“Adi-Katha” (Unspoken Tale)

(2020 – 2022)
Handmade Paper with Rice Straw Pulp, Sugarcane pulp, Mud, Tea, Natural Colour, Pen, wood, and a Peephole
During the pandemic, I spent long hours inside empty rooms, surrounded by blank walls and peeling lime, feeling the quiet and the void. It made me think of ancient caves, where early humans left marks and signs—a kind of language beyond words. I wanted to explore that instinct to communicate, even in isolation.
I began collecting natural materials from home—rice straw, sugarcane pulp, mud, tea—and used them to create 32 signs. Each one is made by hand, drawn and shaped from memory and imagination rather than exact forms.
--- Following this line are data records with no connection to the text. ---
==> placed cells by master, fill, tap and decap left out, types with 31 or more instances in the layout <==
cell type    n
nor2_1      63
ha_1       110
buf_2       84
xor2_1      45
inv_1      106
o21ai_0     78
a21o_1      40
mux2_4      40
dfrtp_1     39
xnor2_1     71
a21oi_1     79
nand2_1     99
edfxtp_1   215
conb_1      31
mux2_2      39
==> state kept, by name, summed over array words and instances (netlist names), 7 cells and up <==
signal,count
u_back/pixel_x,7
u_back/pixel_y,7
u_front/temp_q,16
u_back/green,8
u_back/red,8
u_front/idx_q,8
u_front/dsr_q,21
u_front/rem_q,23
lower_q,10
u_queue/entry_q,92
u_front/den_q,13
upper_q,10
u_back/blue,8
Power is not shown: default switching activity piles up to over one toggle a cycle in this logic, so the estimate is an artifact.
**config.mk**
```make
export PLATFORM = sky130hd
export DESIGN_NAME = rbad_fifo
export DESIGN_NICKNAME = d
export VERILOG_FILES = /design/src/design/rbad_pkg.sv /design/src/design/rbad_fifo.sv
export SDC_FILE = /design/constraint.sdc
export NUM_CORES = 1
export LEC_CHECK = 0
export ABC_CLOCK_PERIOD_IN_PS = 5100
export BUFFER_PORTS_ARGS = -buffer_cell sky130_fd_sc_hd__buf_2
export CAP_MARGIN = 20
export CORE_MARGIN = 2
export CORE_UTILIZATION = 40
export CTS_CLUSTER_SIZE = 20
export DETAILED_ROUTE_END_ITERATION = 16
export PLACE_DENSITY_LB_ADDON = 0.05
export SYNTH_ARGS = -nofsm -noshare
export SYNTH_HDL_FRONTEND = slang
export SYNTH_SLANG_ARGS = --single-unit
```
**constraint.sdc**
```tcl
create_clock -name i_clk -period 5.1 [get_ports i_clk]
set_input_delay 0.51 -clock i_clk [delete_from_list [all_inputs] [get_ports i_clk]]
set_output_delay 0.51 -clock i_clk [all_outputs]
set_load 0.03 [all_outputs]
```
The shapes stretch and bend, moving away from their natural structures, letting the imagination take the lead.
The signs were arranged inside a wooden box scaled to my room, with a small peephole for viewers to look through. Peering inside becomes a quiet moment of reflection, a way to experience solitude, curiosity, and thought—an invitation to step into the mind of someone navigating isolation.
Adi-Katha is my way of connecting the past and the present: the ancient urge to leave a trace, to tell a story, and our modern need to reflect, imagine, and reach out, even when the world feels still.